* **What is expected**: For the entries below, the result should be an exact transcription of the lines from the one with "Sequential: 19400 / 10.4" up to and including the one with "a22o_1 0.25, a221oi_1", and only those.
:::
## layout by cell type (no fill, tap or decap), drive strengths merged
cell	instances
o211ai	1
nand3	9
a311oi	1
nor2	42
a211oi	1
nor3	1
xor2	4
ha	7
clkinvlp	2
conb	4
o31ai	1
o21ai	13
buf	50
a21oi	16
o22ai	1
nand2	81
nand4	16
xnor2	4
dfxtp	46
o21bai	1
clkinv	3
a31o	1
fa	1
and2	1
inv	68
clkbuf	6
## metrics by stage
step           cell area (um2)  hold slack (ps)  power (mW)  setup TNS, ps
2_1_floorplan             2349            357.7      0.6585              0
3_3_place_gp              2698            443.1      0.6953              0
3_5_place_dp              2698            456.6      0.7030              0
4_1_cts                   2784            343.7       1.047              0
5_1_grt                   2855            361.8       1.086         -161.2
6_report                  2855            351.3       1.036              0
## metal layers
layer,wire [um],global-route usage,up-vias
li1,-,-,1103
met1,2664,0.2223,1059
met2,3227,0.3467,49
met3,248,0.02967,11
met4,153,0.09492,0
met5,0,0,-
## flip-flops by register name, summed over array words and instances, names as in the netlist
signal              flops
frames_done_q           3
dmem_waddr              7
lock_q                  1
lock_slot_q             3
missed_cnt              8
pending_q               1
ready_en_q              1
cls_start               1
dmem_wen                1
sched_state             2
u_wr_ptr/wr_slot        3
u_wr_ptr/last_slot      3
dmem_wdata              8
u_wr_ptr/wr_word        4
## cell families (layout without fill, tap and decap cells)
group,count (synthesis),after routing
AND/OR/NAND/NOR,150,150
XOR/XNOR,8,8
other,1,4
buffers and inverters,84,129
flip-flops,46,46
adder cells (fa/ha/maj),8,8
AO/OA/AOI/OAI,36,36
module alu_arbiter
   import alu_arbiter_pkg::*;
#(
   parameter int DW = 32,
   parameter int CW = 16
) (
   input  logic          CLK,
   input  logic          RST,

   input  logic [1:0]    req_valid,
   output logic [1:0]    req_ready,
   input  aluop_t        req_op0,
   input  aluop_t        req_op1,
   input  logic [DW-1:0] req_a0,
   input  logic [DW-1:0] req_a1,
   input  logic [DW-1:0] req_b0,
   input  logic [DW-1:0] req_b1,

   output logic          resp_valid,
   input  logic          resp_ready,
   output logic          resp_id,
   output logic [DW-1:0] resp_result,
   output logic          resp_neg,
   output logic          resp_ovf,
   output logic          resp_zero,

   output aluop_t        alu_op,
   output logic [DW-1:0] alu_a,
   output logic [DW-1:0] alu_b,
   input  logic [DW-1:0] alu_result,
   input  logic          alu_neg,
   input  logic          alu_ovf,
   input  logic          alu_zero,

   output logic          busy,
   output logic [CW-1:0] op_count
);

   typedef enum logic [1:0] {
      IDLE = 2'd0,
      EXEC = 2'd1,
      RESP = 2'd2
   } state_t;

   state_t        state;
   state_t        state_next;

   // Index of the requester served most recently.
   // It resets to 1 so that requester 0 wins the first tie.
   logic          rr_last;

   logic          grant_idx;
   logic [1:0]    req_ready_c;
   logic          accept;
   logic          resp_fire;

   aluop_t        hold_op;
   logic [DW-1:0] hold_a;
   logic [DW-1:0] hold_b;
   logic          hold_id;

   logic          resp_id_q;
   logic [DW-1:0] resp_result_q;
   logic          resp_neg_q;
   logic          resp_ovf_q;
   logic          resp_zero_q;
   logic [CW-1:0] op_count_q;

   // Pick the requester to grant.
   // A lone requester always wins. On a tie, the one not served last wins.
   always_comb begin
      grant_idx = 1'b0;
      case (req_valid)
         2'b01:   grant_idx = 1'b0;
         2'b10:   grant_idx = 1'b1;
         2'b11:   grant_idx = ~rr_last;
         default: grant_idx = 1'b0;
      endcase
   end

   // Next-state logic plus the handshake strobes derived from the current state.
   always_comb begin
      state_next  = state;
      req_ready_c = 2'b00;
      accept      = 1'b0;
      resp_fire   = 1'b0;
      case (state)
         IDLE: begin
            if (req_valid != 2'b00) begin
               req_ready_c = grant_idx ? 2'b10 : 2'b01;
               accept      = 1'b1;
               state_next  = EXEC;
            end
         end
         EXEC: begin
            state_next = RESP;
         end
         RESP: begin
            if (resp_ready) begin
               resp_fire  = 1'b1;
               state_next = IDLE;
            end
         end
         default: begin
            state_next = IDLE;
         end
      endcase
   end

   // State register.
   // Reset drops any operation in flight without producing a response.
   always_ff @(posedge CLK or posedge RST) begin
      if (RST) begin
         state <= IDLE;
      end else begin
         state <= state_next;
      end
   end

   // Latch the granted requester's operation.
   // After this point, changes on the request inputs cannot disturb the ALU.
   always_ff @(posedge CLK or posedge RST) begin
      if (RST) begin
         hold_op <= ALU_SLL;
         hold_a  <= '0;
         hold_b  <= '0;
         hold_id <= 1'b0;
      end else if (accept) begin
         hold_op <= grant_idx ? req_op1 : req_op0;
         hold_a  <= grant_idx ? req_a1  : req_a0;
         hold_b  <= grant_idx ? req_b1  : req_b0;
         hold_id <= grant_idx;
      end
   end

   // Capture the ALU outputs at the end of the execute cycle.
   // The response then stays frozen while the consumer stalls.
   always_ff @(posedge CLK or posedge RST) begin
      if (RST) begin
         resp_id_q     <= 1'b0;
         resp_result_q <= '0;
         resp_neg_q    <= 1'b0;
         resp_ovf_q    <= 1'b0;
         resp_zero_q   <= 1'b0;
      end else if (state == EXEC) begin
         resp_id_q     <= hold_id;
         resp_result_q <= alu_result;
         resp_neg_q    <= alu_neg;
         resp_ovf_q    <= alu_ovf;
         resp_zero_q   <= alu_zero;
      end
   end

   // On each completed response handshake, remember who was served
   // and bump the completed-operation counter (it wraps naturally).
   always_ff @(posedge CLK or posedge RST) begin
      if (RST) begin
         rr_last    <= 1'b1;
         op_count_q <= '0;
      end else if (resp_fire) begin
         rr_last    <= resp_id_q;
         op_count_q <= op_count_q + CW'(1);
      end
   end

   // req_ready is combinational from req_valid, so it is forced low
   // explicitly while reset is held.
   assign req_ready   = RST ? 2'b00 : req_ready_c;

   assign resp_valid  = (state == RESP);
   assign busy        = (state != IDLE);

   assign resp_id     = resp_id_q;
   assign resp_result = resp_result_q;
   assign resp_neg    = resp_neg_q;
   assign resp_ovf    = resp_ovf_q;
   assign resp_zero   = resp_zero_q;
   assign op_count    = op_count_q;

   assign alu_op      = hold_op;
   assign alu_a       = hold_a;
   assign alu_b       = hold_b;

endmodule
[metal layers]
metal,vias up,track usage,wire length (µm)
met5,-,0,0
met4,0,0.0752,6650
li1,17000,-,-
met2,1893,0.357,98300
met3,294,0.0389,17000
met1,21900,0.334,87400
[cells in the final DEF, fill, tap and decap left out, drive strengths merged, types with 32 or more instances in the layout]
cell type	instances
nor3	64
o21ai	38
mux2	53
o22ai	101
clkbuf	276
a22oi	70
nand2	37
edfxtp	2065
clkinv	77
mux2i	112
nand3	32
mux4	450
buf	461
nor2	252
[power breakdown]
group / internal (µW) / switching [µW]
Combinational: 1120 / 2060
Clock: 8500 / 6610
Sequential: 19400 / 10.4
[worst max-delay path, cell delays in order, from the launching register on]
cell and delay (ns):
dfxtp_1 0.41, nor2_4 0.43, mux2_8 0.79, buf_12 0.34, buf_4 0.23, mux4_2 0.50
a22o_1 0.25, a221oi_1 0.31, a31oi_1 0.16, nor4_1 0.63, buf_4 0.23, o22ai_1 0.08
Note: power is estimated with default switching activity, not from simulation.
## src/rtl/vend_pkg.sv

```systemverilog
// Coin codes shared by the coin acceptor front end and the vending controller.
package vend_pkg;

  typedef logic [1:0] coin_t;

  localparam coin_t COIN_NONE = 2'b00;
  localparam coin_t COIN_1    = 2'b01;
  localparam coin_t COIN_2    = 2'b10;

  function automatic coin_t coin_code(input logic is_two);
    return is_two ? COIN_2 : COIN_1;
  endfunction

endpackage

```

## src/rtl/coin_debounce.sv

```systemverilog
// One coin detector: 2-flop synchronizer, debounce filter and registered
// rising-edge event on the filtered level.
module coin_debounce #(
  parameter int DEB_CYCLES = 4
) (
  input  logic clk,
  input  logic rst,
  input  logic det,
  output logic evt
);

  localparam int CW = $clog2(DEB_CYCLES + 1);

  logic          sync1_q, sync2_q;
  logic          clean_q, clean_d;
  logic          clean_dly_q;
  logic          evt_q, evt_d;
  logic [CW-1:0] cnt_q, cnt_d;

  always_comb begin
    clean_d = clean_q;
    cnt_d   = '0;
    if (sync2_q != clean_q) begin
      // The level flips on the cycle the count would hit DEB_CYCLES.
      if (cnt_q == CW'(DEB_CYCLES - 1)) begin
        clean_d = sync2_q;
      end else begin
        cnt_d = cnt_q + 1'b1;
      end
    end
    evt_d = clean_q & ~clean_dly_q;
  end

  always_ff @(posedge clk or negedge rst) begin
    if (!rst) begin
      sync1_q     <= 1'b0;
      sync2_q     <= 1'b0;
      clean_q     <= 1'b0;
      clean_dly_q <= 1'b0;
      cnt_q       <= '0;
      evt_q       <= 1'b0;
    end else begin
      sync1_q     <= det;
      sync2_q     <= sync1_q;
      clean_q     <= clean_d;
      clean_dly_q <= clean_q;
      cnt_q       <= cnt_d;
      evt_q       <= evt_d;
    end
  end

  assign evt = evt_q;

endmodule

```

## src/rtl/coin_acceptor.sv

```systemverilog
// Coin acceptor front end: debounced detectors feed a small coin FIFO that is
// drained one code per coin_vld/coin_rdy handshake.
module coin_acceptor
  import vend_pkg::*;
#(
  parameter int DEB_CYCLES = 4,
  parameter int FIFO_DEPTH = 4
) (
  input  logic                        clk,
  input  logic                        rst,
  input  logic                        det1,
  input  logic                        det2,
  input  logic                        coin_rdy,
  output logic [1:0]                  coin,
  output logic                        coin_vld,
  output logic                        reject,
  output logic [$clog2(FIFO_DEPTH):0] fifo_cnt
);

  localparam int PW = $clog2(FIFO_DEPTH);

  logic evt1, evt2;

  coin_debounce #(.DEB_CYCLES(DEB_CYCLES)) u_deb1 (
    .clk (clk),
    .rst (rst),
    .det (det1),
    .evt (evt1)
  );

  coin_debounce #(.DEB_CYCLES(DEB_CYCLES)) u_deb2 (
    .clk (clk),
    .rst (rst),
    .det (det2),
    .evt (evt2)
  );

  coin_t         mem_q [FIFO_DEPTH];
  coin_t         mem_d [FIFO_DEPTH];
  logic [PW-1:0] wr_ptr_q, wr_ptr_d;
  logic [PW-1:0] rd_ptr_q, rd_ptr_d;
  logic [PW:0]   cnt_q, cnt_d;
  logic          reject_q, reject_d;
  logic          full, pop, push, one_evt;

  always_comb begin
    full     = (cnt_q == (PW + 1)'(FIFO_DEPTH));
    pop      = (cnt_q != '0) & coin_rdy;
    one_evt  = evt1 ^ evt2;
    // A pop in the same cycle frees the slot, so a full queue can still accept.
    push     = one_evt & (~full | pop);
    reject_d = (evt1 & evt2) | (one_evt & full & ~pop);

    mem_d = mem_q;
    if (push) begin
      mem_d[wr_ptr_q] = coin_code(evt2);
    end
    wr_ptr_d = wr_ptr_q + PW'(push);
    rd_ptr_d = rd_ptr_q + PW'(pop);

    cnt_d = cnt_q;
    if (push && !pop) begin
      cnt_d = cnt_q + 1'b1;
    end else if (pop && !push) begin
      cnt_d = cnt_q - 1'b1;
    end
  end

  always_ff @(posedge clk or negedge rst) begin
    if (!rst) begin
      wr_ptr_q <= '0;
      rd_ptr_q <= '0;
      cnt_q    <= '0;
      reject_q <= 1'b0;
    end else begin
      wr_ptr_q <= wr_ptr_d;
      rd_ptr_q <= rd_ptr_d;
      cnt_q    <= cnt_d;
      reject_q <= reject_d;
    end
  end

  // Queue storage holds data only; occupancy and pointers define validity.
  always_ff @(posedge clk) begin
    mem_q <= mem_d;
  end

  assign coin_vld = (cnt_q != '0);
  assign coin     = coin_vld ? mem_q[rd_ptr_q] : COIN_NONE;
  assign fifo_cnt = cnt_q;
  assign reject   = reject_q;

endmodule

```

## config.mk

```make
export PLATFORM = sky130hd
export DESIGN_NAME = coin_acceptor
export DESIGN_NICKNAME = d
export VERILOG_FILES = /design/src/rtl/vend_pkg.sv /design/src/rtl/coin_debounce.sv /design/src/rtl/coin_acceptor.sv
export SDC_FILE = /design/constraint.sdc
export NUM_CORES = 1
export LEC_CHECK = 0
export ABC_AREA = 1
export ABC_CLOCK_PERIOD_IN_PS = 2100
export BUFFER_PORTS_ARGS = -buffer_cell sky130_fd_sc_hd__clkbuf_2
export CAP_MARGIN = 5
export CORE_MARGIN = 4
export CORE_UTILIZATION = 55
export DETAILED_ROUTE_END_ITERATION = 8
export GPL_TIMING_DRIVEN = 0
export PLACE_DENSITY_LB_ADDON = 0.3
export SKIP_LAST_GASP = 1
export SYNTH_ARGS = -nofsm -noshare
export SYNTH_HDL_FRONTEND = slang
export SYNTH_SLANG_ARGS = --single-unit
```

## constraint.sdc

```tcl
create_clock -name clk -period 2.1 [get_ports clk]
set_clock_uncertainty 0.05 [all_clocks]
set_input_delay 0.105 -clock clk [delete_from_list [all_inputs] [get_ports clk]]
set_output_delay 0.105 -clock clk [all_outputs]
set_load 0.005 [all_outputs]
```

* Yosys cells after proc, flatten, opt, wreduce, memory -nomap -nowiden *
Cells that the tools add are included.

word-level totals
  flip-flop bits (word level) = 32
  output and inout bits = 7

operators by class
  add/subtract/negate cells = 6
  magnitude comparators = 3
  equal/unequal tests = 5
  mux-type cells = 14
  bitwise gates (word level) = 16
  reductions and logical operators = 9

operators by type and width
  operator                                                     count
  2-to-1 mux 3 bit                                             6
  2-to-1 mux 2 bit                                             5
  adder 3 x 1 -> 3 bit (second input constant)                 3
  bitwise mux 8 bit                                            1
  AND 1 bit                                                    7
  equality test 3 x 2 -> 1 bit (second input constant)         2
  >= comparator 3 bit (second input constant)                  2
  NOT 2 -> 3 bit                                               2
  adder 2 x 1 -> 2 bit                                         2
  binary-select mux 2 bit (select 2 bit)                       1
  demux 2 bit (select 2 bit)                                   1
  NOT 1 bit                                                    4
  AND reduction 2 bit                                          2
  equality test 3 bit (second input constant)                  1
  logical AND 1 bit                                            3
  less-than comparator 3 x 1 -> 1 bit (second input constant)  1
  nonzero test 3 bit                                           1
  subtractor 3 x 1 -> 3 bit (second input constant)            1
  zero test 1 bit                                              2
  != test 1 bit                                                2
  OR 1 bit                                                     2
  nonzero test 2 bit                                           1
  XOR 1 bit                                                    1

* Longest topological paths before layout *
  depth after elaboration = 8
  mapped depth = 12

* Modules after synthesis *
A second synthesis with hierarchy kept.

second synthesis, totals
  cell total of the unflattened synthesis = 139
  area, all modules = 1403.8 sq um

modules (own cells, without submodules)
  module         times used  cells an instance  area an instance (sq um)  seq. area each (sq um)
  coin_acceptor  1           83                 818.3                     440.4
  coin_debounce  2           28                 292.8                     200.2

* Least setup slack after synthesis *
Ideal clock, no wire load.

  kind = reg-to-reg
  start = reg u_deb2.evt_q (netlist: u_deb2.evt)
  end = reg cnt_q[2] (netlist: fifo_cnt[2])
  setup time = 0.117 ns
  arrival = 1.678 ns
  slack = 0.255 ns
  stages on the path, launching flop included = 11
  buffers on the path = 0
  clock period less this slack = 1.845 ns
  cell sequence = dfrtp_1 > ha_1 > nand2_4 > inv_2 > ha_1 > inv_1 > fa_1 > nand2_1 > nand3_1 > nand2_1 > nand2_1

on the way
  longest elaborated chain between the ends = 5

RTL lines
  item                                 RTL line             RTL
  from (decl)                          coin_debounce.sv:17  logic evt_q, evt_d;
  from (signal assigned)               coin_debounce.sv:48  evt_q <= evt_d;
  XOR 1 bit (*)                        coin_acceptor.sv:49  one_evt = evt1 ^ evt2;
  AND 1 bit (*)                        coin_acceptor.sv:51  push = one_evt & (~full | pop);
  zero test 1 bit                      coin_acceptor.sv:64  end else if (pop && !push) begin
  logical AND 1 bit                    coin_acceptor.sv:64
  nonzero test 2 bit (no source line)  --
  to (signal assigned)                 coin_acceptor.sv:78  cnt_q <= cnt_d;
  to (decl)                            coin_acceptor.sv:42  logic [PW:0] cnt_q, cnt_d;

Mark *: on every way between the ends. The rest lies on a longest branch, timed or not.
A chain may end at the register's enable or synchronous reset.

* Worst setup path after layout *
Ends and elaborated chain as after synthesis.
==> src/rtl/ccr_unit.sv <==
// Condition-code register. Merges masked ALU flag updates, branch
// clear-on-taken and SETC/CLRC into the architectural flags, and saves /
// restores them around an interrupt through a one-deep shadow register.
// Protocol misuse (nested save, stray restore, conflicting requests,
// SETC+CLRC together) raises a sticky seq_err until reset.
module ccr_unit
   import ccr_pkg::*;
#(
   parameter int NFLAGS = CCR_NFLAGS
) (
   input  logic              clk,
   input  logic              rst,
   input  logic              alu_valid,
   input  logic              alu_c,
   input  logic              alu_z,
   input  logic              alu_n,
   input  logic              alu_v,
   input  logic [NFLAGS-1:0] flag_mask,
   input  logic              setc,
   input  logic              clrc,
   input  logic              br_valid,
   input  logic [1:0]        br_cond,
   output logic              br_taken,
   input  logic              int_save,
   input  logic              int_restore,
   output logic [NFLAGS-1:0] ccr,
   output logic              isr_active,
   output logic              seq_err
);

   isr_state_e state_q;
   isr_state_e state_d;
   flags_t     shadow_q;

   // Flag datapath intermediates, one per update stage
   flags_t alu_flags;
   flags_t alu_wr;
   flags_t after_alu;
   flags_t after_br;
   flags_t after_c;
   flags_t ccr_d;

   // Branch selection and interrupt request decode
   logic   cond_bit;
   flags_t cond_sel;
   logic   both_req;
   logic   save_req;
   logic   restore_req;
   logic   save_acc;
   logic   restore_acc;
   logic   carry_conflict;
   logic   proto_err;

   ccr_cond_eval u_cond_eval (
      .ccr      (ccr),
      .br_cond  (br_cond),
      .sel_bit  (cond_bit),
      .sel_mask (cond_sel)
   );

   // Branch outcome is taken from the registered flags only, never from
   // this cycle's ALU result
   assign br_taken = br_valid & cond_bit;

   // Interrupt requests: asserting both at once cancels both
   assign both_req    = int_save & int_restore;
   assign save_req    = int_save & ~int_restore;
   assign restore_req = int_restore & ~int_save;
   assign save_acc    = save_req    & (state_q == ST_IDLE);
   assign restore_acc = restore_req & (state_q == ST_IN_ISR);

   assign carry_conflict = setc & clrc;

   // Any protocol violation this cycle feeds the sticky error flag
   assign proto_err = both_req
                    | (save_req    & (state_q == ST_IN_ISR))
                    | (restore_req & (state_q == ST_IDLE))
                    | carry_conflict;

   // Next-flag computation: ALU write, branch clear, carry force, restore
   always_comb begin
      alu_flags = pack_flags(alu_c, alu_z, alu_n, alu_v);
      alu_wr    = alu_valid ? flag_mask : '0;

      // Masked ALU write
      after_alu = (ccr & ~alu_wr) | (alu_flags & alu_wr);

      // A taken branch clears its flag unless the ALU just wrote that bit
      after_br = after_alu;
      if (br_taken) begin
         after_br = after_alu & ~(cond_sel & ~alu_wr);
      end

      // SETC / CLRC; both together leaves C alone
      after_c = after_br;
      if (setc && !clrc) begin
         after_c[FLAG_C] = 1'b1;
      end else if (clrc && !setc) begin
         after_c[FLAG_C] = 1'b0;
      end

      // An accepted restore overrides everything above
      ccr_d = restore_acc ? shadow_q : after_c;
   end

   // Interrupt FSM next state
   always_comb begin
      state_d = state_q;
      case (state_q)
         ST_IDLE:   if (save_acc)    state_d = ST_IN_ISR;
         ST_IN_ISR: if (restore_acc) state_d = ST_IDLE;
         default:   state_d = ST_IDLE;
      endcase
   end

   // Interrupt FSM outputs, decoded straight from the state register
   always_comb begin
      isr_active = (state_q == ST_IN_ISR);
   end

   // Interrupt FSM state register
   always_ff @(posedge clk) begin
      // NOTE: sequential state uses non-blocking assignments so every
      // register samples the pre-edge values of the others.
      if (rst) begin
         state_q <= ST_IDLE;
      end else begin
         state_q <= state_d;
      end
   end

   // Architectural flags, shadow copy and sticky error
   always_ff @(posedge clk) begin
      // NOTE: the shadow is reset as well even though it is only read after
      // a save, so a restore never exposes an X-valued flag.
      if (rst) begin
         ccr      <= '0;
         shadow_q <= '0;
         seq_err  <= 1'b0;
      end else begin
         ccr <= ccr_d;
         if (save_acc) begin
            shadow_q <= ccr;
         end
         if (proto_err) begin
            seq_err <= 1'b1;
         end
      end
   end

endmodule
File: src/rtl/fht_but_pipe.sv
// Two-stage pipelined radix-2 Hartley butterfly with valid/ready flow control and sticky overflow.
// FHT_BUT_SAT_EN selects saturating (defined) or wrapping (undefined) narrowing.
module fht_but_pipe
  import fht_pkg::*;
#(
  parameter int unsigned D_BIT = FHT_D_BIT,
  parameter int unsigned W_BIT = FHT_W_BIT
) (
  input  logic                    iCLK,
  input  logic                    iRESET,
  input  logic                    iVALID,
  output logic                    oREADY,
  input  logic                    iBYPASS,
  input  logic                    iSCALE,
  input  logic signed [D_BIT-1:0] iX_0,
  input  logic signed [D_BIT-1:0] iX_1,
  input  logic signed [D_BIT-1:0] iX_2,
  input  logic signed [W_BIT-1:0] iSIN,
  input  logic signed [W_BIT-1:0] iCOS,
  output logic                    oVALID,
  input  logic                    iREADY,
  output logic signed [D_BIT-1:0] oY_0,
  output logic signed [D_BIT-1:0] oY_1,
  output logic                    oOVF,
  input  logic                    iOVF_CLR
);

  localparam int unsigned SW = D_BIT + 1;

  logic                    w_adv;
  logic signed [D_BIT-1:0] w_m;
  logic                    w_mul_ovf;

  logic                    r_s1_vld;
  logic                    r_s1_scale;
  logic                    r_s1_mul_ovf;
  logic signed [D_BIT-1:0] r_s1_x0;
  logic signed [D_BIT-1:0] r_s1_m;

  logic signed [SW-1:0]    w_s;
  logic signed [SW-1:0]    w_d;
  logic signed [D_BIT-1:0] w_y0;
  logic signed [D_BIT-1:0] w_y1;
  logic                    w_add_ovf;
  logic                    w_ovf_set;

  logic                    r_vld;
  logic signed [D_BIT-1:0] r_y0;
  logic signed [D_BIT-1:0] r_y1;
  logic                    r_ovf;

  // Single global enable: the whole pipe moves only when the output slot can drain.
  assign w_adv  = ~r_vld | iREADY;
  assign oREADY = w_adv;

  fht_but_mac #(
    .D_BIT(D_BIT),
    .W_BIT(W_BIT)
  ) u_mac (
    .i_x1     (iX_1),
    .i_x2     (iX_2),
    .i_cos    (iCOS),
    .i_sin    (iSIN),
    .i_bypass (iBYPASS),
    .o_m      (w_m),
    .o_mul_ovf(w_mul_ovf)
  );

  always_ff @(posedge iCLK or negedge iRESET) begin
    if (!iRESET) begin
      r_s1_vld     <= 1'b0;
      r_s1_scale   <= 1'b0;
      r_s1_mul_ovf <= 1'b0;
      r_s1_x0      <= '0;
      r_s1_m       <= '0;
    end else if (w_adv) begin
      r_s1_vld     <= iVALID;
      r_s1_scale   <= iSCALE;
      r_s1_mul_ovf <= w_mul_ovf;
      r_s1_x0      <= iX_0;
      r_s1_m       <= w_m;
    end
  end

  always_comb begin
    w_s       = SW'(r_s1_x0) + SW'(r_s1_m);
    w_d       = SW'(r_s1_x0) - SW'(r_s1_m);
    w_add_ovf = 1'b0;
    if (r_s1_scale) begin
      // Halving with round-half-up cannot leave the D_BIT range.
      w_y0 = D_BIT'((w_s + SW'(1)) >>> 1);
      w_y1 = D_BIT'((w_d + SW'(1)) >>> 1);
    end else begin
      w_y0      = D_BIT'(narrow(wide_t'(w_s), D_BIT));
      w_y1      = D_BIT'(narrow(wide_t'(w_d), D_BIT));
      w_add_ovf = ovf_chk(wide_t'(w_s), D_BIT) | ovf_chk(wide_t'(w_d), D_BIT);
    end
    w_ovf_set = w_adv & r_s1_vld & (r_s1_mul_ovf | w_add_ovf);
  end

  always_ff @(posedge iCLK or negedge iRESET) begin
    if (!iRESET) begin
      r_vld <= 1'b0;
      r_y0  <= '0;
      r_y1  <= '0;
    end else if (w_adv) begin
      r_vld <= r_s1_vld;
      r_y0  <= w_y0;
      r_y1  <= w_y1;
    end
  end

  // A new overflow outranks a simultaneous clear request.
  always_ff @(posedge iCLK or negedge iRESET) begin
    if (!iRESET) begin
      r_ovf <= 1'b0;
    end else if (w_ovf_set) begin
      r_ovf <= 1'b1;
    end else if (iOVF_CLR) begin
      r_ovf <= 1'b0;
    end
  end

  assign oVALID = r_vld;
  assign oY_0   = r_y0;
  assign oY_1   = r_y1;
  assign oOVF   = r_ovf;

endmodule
:::
* **Solution**:
Sequential: 19400 / 10.4
[worst max-delay path, cell delays in order, from the launching register on]
cell and delay (ns):
dfxtp_1 0.41, nor2_4 0.43, mux2_8 0.79, buf_12 0.34, buf_4 0.23, mux4_2 0.50
a22o_1 0.25, a221oi_1 0.31, a31oi_1 0.16, nor4_1 0.63, buf_4 0.23, o22ai_1 0.08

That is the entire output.